■ **Problem**: Based on the listing below, report how many lines contain the word "logical". Nothing but the number, please.

──────── Dataset records ────────

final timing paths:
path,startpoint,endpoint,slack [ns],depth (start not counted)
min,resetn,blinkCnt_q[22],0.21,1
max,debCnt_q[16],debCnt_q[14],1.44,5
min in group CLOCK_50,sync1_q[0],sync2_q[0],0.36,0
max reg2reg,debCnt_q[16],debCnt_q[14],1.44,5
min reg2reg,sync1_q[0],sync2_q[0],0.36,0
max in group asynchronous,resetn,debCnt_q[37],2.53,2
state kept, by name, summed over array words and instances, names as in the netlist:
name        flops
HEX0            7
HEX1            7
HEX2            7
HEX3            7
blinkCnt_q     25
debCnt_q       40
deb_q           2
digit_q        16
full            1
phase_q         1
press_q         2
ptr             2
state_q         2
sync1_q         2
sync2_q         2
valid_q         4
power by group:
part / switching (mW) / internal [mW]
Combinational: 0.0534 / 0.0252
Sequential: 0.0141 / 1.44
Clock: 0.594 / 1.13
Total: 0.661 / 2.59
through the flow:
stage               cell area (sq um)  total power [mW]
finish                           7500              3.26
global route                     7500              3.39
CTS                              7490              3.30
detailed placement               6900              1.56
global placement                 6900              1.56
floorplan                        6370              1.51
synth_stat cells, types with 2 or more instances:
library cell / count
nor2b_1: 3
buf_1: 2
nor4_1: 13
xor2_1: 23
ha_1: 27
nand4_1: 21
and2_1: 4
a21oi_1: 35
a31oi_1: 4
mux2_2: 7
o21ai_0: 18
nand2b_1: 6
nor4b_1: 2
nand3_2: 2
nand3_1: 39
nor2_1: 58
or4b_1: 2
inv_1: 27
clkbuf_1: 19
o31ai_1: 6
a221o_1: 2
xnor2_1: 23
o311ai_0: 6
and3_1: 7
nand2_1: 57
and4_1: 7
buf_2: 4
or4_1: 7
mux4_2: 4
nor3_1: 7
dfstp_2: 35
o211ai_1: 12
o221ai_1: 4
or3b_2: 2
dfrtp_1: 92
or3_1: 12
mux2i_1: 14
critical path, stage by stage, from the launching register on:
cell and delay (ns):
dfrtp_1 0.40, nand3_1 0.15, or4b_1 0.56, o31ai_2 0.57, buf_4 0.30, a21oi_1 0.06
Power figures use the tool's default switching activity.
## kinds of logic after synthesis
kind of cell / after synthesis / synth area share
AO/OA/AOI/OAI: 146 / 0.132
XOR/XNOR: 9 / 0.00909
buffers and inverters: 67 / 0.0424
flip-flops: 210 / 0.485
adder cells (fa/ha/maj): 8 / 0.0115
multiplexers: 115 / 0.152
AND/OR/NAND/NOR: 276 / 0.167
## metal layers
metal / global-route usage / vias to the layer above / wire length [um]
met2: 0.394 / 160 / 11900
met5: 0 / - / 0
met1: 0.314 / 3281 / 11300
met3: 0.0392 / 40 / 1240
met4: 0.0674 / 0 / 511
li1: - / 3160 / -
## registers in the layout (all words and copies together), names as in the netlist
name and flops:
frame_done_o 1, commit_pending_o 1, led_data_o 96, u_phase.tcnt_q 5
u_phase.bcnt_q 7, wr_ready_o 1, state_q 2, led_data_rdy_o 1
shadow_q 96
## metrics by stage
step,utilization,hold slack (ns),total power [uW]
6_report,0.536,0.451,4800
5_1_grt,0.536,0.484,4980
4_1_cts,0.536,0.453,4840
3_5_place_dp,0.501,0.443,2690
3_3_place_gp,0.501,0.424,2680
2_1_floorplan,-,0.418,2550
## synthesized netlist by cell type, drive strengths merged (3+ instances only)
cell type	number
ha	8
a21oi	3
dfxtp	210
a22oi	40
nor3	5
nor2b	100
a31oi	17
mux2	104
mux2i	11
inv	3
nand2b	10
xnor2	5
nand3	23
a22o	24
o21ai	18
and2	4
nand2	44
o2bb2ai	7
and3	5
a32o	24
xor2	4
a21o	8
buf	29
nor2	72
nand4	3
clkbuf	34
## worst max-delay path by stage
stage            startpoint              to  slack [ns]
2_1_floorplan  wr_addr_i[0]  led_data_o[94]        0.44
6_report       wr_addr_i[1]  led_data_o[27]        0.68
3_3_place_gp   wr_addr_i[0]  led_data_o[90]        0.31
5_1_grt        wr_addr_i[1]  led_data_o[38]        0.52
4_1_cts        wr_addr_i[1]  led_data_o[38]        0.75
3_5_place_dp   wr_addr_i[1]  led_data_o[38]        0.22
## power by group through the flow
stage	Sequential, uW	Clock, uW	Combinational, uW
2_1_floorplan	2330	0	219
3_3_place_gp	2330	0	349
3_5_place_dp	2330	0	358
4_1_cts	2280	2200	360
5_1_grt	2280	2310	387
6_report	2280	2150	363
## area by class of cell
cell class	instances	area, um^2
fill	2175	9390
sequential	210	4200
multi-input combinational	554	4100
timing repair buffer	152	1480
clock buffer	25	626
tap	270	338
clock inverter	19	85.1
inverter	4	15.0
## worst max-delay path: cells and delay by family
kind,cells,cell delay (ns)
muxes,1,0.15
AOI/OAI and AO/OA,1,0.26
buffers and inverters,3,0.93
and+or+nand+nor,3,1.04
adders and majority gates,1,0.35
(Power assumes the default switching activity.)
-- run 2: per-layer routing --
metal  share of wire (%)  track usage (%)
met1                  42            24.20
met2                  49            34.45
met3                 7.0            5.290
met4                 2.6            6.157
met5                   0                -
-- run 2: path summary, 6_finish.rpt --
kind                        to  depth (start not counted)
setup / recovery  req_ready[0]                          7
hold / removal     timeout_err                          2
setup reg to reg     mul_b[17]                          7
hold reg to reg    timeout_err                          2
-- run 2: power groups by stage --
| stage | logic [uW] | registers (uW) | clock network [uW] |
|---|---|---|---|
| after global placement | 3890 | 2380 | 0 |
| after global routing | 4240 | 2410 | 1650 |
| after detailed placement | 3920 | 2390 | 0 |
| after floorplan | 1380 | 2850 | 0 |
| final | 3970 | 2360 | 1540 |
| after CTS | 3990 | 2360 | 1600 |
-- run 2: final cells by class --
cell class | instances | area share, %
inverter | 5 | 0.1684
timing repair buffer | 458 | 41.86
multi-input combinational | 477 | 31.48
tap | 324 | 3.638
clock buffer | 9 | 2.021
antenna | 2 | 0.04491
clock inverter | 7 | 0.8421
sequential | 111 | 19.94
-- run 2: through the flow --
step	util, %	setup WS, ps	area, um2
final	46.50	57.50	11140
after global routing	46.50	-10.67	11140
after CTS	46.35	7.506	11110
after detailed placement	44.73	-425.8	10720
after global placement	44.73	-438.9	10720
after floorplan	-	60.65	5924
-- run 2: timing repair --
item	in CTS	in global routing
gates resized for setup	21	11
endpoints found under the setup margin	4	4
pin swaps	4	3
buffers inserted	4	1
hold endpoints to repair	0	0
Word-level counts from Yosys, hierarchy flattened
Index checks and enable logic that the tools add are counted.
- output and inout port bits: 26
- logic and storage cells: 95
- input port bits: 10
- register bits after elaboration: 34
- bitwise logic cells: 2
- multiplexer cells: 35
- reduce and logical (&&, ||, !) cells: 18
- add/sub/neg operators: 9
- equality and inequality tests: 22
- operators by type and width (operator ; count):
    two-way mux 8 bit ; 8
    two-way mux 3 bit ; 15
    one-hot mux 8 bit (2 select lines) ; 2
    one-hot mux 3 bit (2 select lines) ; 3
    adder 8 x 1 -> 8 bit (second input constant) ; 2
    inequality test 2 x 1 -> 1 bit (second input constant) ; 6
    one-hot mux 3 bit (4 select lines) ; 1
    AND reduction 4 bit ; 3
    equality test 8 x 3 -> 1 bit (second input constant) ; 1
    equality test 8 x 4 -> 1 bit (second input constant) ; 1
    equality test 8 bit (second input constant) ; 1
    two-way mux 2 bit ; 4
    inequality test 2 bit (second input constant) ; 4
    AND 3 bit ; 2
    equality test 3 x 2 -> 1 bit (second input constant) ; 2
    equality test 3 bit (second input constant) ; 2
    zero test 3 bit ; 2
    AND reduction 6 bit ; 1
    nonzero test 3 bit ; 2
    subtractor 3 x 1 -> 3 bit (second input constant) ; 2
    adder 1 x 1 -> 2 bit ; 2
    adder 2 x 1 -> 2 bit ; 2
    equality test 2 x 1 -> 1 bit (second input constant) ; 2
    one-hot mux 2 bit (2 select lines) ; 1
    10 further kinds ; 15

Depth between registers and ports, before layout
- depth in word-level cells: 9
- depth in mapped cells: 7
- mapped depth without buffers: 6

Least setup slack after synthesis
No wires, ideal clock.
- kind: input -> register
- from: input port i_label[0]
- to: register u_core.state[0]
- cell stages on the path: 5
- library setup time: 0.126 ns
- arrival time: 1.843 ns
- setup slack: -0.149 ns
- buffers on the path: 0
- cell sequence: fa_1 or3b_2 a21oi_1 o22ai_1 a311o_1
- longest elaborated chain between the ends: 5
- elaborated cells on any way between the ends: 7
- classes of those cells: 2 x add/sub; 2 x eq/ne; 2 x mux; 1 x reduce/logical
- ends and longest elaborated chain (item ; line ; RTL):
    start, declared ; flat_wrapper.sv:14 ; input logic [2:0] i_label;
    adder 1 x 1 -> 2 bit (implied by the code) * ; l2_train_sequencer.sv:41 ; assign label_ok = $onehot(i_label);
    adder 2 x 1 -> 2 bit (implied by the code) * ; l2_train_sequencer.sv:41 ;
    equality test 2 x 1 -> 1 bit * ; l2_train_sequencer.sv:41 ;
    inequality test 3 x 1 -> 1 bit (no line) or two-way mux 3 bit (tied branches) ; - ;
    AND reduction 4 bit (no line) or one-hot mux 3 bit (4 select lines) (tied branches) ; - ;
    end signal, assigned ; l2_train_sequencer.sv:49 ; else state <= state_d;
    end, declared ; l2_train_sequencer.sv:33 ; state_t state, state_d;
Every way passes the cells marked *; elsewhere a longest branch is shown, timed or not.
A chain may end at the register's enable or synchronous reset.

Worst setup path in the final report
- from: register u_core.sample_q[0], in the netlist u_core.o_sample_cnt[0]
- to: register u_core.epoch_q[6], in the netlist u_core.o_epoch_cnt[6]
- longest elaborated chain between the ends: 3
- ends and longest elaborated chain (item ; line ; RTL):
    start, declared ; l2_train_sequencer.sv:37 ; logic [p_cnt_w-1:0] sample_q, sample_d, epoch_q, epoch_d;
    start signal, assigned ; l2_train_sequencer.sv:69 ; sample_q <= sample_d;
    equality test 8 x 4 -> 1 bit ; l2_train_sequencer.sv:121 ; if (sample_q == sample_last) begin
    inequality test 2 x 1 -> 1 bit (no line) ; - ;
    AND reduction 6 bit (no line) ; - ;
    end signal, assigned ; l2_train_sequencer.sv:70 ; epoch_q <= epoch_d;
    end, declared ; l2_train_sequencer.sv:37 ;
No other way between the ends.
===== src/rtl/spi_slave_rx.sv =====
// spi_slave_rx: mode-0 receive-only SPI slave, MSB first; SPI_SLAVE_RX_ABORT_FLAG_EN adds frame_abort.
module spi_slave_rx #(
  parameter logic IDLE_VAL   = 1'b1,
  parameter int   DATA_WIDTH = 8
) (
  input  logic                  clk,
  input  logic                  rst_n,
  input  logic                  spi_cs_n,
  input  logic                  spi_mosi,
  output logic                  spi_miso,
  output logic [DATA_WIDTH-1:0] data_out,
  output logic                  data_valid
`ifdef SPI_SLAVE_RX_ABORT_FLAG_EN
  ,
  output logic                  frame_abort
`endif
);
  localparam int CW = $clog2(DATA_WIDTH) + 1;
  typedef enum logic [1:0] {IDLE, RECEIVE, VALID} state_t;
  state_t                state;
  logic [CW-1:0]         cnt;
  logic [DATA_WIDTH-1:0] sr;
  assign spi_miso = IDLE_VAL;
  always_ff @(posedge clk or negedge rst_n)
    if (!rst_n) begin
      state      <= IDLE;
      cnt        <= '0;
      sr         <= '0;
      data_out   <= '0;
      data_valid <= 1'b0;
`ifdef SPI_SLAVE_RX_ABORT_FLAG_EN
      frame_abort <= 1'b0;
`endif
    end else begin
      data_valid <= 1'b0;
`ifdef SPI_SLAVE_RX_ABORT_FLAG_EN
      frame_abort <= spi_cs_n && state == RECEIVE && cnt != '0;
`endif
      if (spi_cs_n) begin
        state <= IDLE;
        cnt   <= '0;
        sr    <= '0;
      end else
        case (state)
          IDLE: begin
            sr    <= {{(DATA_WIDTH-1){1'b0}}, spi_mosi};
            cnt   <= CW'(1);
            state <= RECEIVE;
          end
          RECEIVE:
            if (cnt == CW'(DATA_WIDTH - 1)) begin
              data_out   <= {sr[DATA_WIDTH-2:0], spi_mosi};
              data_valid <= 1'b1;
              cnt        <= '0;
              sr         <= '0;
              state      <= VALID;
            end else begin
              sr  <= {sr[DATA_WIDTH-2:0], spi_mosi};
              cnt <= cnt + CW'(1);
            end
          default: begin
            // gap bit: mosi ignored on this edge
            cnt   <= '0;
            sr    <= '0;
            state <= RECEIVE;
          end
        endcase
    end
endmodule


===== config.mk =====
export PLATFORM = sky130hd
export DESIGN_NAME = spi_slave_rx
export DESIGN_NICKNAME = d
export VERILOG_FILES = /design/src/rtl/spi_slave_rx.sv
export SDC_FILE = /design/constraint.sdc
export NUM_CORES = 1
export LEC_CHECK = 0
export CORE_MARGIN = 2
export CORE_UTILIZATION = 53
export DETAILED_ROUTE_END_ITERATION = 10
export PLACE_DENSITY = 0.84
export SLEW_MARGIN = 25
export SYNTH_ARGS = -nofsm -noshare
export SYNTH_HDL_FRONTEND = slang
export SYNTH_SLANG_ARGS = --single-unit

===== constraint.sdc =====
create_clock -name clk -period 3.5 [get_ports clk]
set_input_delay 0.525 -clock clk [delete_from_list [all_inputs] [get_ports clk]]
set_output_delay 0.525 -clock clk [all_outputs]
set_load 0.005 [all_outputs]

────────

■ **Written response**: 2